YOUR GOAL: Copy out each line of the entries where the word "stable" is present.
.....
## src/rtl/wdt_mc_pkg.sv

```systemverilog
`timescale 1ns/10ps
package wdt_mc_pkg;
  localparam int          ADDR_W   = 5;
  localparam logic [31:0] FEED_KEY = 32'h6E52_4635;

  // register word addresses
  localparam int A_START   = 0;
  localparam int A_STOP    = 1;
  localparam int A_EVT_TO  = 2;
  localparam int A_EVT_ST  = 3;
  localparam int A_IE_SET  = 4;
  localparam int A_IE_CLR  = 5;
  localparam int A_NE_SET  = 6;
  localparam int A_NE_CLR  = 7;
  localparam int A_RUN     = 8;
  localparam int A_REQ     = 9;
  localparam int A_RELOAD  = 10;
  localparam int A_CHEN    = 11;
  localparam int A_CFG     = 12;
  localparam int A_UNLOCK  = 13;
  localparam int A_COUNT   = 14;
  localparam int A_FEED0   = 16;

  // event indices
  localparam int EV_TIMEOUT = 0;
  localparam int EV_STOPPED = 1;
  localparam int NUM_EV     = 2;

  // configuration bits
  localparam int CFG_RUN_SLEEP = 0;
  localparam int CFG_RUN_HALT  = 1;
  localparam int CFG_STOP_OK   = 2;
  localparam int CFG_W         = 3;

  // true when, after removing the channels fed this cycle, no enabled one is left
  function automatic logic all_fed(input logic [31:0] pend, input logic [31:0] hit,
                                   input logic [31:0] en);
    return ((pend & ~hit & en) == 32'd0);
  endfunction

  // counting is allowed in this cycle
  function automatic logic may_tick(input logic running, input logic expired,
                                    input logic sleeping, input logic halted,
                                    input logic run_sleep, input logic run_halt);
    return running && !expired && (!sleeping || run_sleep) && (!halted || run_halt);
  endfunction
endpackage

```

## src/rtl/wdt_mc_feed.sv

```systemverilog
`timescale 1ns/10ps
module wdt_mc_feed
  import wdt_mc_pkg::*;
#(
  parameter int NUM_CH = 8
) (
  input  logic              clk,
  input  logic              rst_n,
  input  logic              active,
  input  logic              arm,
  input  logic [NUM_CH-1:0] feed_sel,
  input  logic [NUM_CH-1:0] chan_en,
  output logic [NUM_CH-1:0] pending,
  output logic              reload
);
  logic [NUM_CH-1:0] hit;

  assign hit    = feed_sel & chan_en & {NUM_CH{active}};
  assign reload = (|hit) && all_fed(32'(pending), 32'(hit), 32'(chan_en));

  for (genvar i = 0; i < NUM_CH; i++) begin : g_ch
    always_ff @(posedge clk or negedge rst_n) begin
      if (!rst_n)              pending[i] <= 1'b1;
      else if (arm || reload)  pending[i] <= 1'b1;
      else if (hit[i])         pending[i] <= 1'b0;
    end
  end

  AST_RELOAD_REARMS: assert property (@(posedge clk) disable iff (!rst_n)
    reload |=> (&pending));
  AST_FEED_NEEDS_RUN: assert property (@(posedge clk) disable iff (!rst_n)
    (!active && !arm) |=> $stable(pending));
endmodule

```

## src/rtl/wdt_mc_countdown.sv

```systemverilog
`timescale 1ns/10ps
module wdt_mc_countdown #(
  parameter int CNT_W = 32,
  parameter int GRACE = 4
) (
  input  logic             clk,
  input  logic             rst_n,
  input  logic             load,
  input  logic [CNT_W-1:0] load_val,
  input  logic             tick,
  output logic [CNT_W-1:0] count,
  output logic             expired,
  output logic             expire_now,
  output logic             reset_req
);
  localparam int GW = $clog2(GRACE + 1);

  logic [CNT_W-1:0] count_q;
  logic             expired_q;
  logic [GW-1:0]    grace_q;
  logic             rr_q;

  assign expire_now = tick && !load && !expired_q && (count_q <= CNT_W'(1));
  assign count      = count_q;
  assign expired    = expired_q;
  assign reset_req  = rr_q;

  always_ff @(posedge clk or negedge rst_n) begin
    if (!rst_n) begin
      count_q   <= '0;
      expired_q <= 1'b0;
    end else if (load) begin
      count_q   <= load_val;
    end else if (expire_now) begin
      count_q   <= '0;
      expired_q <= 1'b1;
    end else if (tick && !expired_q) begin
      count_q   <= count_q - CNT_W'(1);
    end
  end

  always_ff @(posedge clk or negedge rst_n) begin
    if (!rst_n) begin
      grace_q <= '0;
      rr_q    <= 1'b0;
    end else begin
      rr_q <= (grace_q == GW'(1));
      if (expire_now)              grace_q <= GW'(GRACE);
      else if (grace_q != GW'(0))  grace_q <= grace_q - GW'(1);
    end
  end

  AST_COUNT_STEP: assert property (@(posedge clk) disable iff (!rst_n)
    (tick && !load && !expired_q && count_q > CNT_W'(1)) |=> (count_q == $past(count_q) - CNT_W'(1)));
  AST_HOLD_WHEN_PAUSED: assert property (@(posedge clk) disable iff (!rst_n)
    (!tick && !load) |=> $stable(count_q));
  AST_RESET_ONE_CYCLE: assert property (@(posedge clk) disable iff (!rst_n)
    reset_req |=> !reset_req);
  AST_RESET_AFTER_EXPIRY: assert property (@(posedge clk) disable iff (!rst_n)
    reset_req |-> expired_q);
endmodule

```

## src/rtl/wdt_mc_events.sv

```systemverilog
`timescale 1ns/10ps
module wdt_mc_events #(
  parameter int NUM_EV = 2
) (
  input  logic              clk,
  input  logic              rst_n,
  input  logic [NUM_EV-1:0] ev_set,
  input  logic [NUM_EV-1:0] ev_clr,
  input  logic [NUM_EV-1:0] ie_set,
  input  logic [NUM_EV-1:0] ie_clr,
  input  logic [NUM_EV-1:0] ne_set,
  input  logic [NUM_EV-1:0] ne_clr,
  output logic [NUM_EV-1:0] ev_q,
  output logic [NUM_EV-1:0] ie_q,
  output logic [NUM_EV-1:0] ne_q,
  output logic              irq,
  output logic              nmi
);
  for (genvar i = 0; i < NUM_EV; i++) begin : g_ev
    always_ff @(posedge clk or negedge rst_n) begin
      if (!rst_n) begin
        ev_q[i] <= 1'b0;
        ie_q[i] <= 1'b0;
        ne_q[i] <= 1'b0;
      end else begin
        if (ev_set[i])      ev_q[i] <= 1'b1;
        else if (ev_clr[i]) ev_q[i] <= 1'b0;
        if (ie_set[i])      ie_q[i] <= 1'b1;
        else if (ie_clr[i]) ie_q[i] <= 1'b0;
        if (ne_set[i])      ne_q[i] <= 1'b1;
        else if (ne_clr[i]) ne_q[i] <= 1'b0;
      end
    end

    AST_EVT_HOLDS: assert property (@(posedge clk) disable iff (!rst_n)
      (ev_q[i] && !ev_clr[i]) |=> ev_q[i]);
  end

  assign irq = |(ev_q & ie_q);
  assign nmi = |(ev_q & ne_q);

  AST_IRQ_NEEDS_ENABLE: assert property (@(posedge clk) disable iff (!rst_n)
    irq |-> (|ie_q));
endmodule

```

## src/rtl/wdt_multichan.sv

```systemverilog
`timescale 1ns/10ps
module wdt_multichan
  import wdt_mc_pkg::*;
#(
  parameter int          NUM_CH     = 8,
  parameter int          CNT_W      = 32,
  parameter int          GRACE      = 4,
  parameter logic [31:0] RELOAD_RST = 32'h0000_0100
) (
  input  logic              clk,
  input  logic              rst_n,
  input  logic              bus_we,
  input  logic [ADDR_W-1:0] bus_addr,
  input  logic [31:0]       bus_wdata,
  output logic [31:0]       bus_rdata,
  input  logic              cpu_sleep,
  input  logic              cpu_halt,
  output logic              irq,
  output logic              nmi,
  output logic              reset_req
);
  logic              run_q;
  logic [CNT_W-1:0]  rv_q;
  logic [NUM_CH-1:0] en_q;
  logic [CFG_W-1:0]  cfg_q;
  logic              key_ok_q;

  logic              start_fire, stop_fire, active, tick, load, reload;
  logic              expired, expire_now;
  logic [CNT_W-1:0]  count;
  logic [NUM_CH-1:0] feed_sel, pending;
  logic [NUM_EV-1:0] ev_set, ev_clr, ie_set, ie_clr, ne_set, ne_clr, ev_q, ie_q, ne_q;

  // write decodes
  logic w_start, w_stop, w_evto, w_evst, w_ies, w_iec, w_nes, w_nec;
  logic w_reload, w_chen, w_cfg, w_unlock;
  assign w_start  = bus_we && (bus_addr == ADDR_W'(A_START));
  assign w_stop   = bus_we && (bus_addr == ADDR_W'(A_STOP));
  assign w_evto   = bus_we && (bus_addr == ADDR_W'(A_EVT_TO));
  assign w_evst   = bus_we && (bus_addr == ADDR_W'(A_EVT_ST));
  assign w_ies    = bus_we && (bus_addr == ADDR_W'(A_IE_SET));
  assign w_iec    = bus_we && (bus_addr == ADDR_W'(A_IE_CLR));
  assign w_nes    = bus_we && (bus_addr == ADDR_W'(A_NE_SET));
  assign w_nec    = bus_we && (bus_addr == ADDR_W'(A_NE_CLR));
  assign w_reload = bus_we && (bus_addr == ADDR_W'(A_RELOAD));
  assign w_chen   = bus_we && (bus_addr == ADDR_W'(A_CHEN));
  assign w_cfg    = bus_we && (bus_addr == ADDR_W'(A_CFG));
  assign w_unlock = bus_we && (bus_addr == ADDR_W'(A_UNLOCK));

  for (genvar i = 0; i < NUM_CH; i++) begin : g_feed
    assign feed_sel[i] = bus_we && (bus_addr == ADDR_W'(A_FEED0 + i)) && (bus_wdata == FEED_KEY);
  end

  // control events
  assign active     = run_q && !expired;
  assign start_fire = w_start && bus_wdata[0] && !run_q;
  assign stop_fire  = w_stop && bus_wdata[0] && active && cfg_q[CFG_STOP_OK] && key_ok_q;
  assign tick       = may_tick(run_q, expired, cpu_sleep, cpu_halt,
                               cfg_q[CFG_RUN_SLEEP], cfg_q[CFG_RUN_HALT]) && !stop_fire;
  assign load       = start_fire || reload;

  always_ff @(posedge clk or negedge rst_n) begin
    if (!rst_n) begin
      run_q    <= 1'b0;
      rv_q     <= CNT_W'(RELOAD_RST);
      en_q     <= NUM_CH'(1);
      cfg_q    <= '0;
      key_ok_q <= 1'b0;
    end else begin
      if (start_fire)          run_q <= 1'b1;
      else if (stop_fire)      run_q <= 1'b0;
      if (w_reload && !run_q)  rv_q  <= bus_wdata[CNT_W-1:0];
      if (w_chen && !run_q)    en_q  <= bus_wdata[NUM_CH-1:0];
      if (w_cfg)               cfg_q <= bus_wdata[CFG_W-1:0];
      if (w_unlock)            key_ok_q <= (bus_wdata == FEED_KEY);
    end
  end

  wdt_mc_feed #(.NUM_CH(NUM_CH)) u_feed (
    .clk(clk), .rst_n(rst_n), .active(active), .arm(start_fire),
    .feed_sel(feed_sel), .chan_en(en_q), .pending(pending), .reload(reload)
  );

  wdt_mc_countdown #(.CNT_W(CNT_W), .GRACE(GRACE)) u_count (
    .clk(clk), .rst_n(rst_n), .load(load), .load_val(rv_q), .tick(tick),
    .count(count), .expired(expired), .expire_now(expire_now), .reset_req(reset_req)
  );

  // event and enable strobes
  always_comb begin
    ev_set = '0;
    ev_set[EV_TIMEOUT] = expire_now;
    ev_set[EV_STOPPED] = stop_fire;
    ev_clr = '0;
    ev_clr[EV_TIMEOUT] = w_evto && (bus_wdata == 32'd0);
    ev_clr[EV_STOPPED] = w_evst && (bus_wdata == 32'd0);
    ie_set = w_ies ? bus_wdata[NUM_EV-1:0] : '0;
    ie_clr = w_iec ? bus_wdata[NUM_EV-1:0] : '0;
    ne_set = w_nes ? bus_wdata[NUM_EV-1:0] : '0;
    ne_clr = w_nec ? bus_wdata[NUM_EV-1:0] : '0;
  end

  wdt_mc_events #(.NUM_EV(NUM_EV)) u_events (
    .clk(clk), .rst_n(rst_n), .ev_set(ev_set), .ev_clr(ev_clr),
    .ie_set(ie_set), .ie_clr(ie_clr), .ne_set(ne_set), .ne_clr(ne_clr),
    .ev_q(ev_q), .ie_q(ie_q), .ne_q(ne_q), .irq(irq), .nmi(nmi)
  );

  // read mux
  always_comb begin
    bus_rdata = '0;
    case (int'(bus_addr))
      A_EVT_TO:           bus_rdata = 32'(ev_q[EV_TIMEOUT]);
      A_EVT_ST:           bus_rdata = 32'(ev_q[EV_STOPPED]);
      A_IE_SET, A_IE_CLR: bus_rdata = 32'(ie_q);
      A_NE_SET, A_NE_CLR: bus_rdata = 32'(ne_q);
      A_RUN:              bus_rdata = 32'(run_q);
      A_REQ:              bus_rdata = run_q ? 32'(pending & en_q) : 32'd0;
      A_RELOAD:           bus_rdata = 32'(rv_q);
      A_CHEN:             bus_rdata = 32'(en_q);
      A_CFG:              bus_rdata = 32'(cfg_q);
      A_UNLOCK:           bus_rdata = 32'(key_ok_q);
      A_COUNT:            bus_rdata = 32'(count);
      default:            bus_rdata = '0;
    endcase
  end

  AST_RELOAD_LOCKED: assert property (@(posedge clk) disable iff (!rst_n)
    run_q |=> $stable(rv_q));
  AST_CHEN_LOCKED: assert property (@(posedge clk) disable iff (!rst_n)
    run_q |=> $stable(en_q));
  AST_STOP_NEEDS_UNLOCK: assert property (@(posedge clk) disable iff (!rst_n)
    $fell(run_q) |-> $past(cfg_q[CFG_STOP_OK] && key_ok_q));
  AST_START_LOADS: assert property (@(posedge clk) disable iff (!rst_n)
    $rose(run_q) |-> (count == $past(rv_q)));
endmodule

```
.....
THE ANSWER:
    (!active && !arm) |=> $stable(pending));
    (!tick && !load) |=> $stable(count_q));
    run_q |=> $stable(rv_q));
    run_q |=> $stable(en_q));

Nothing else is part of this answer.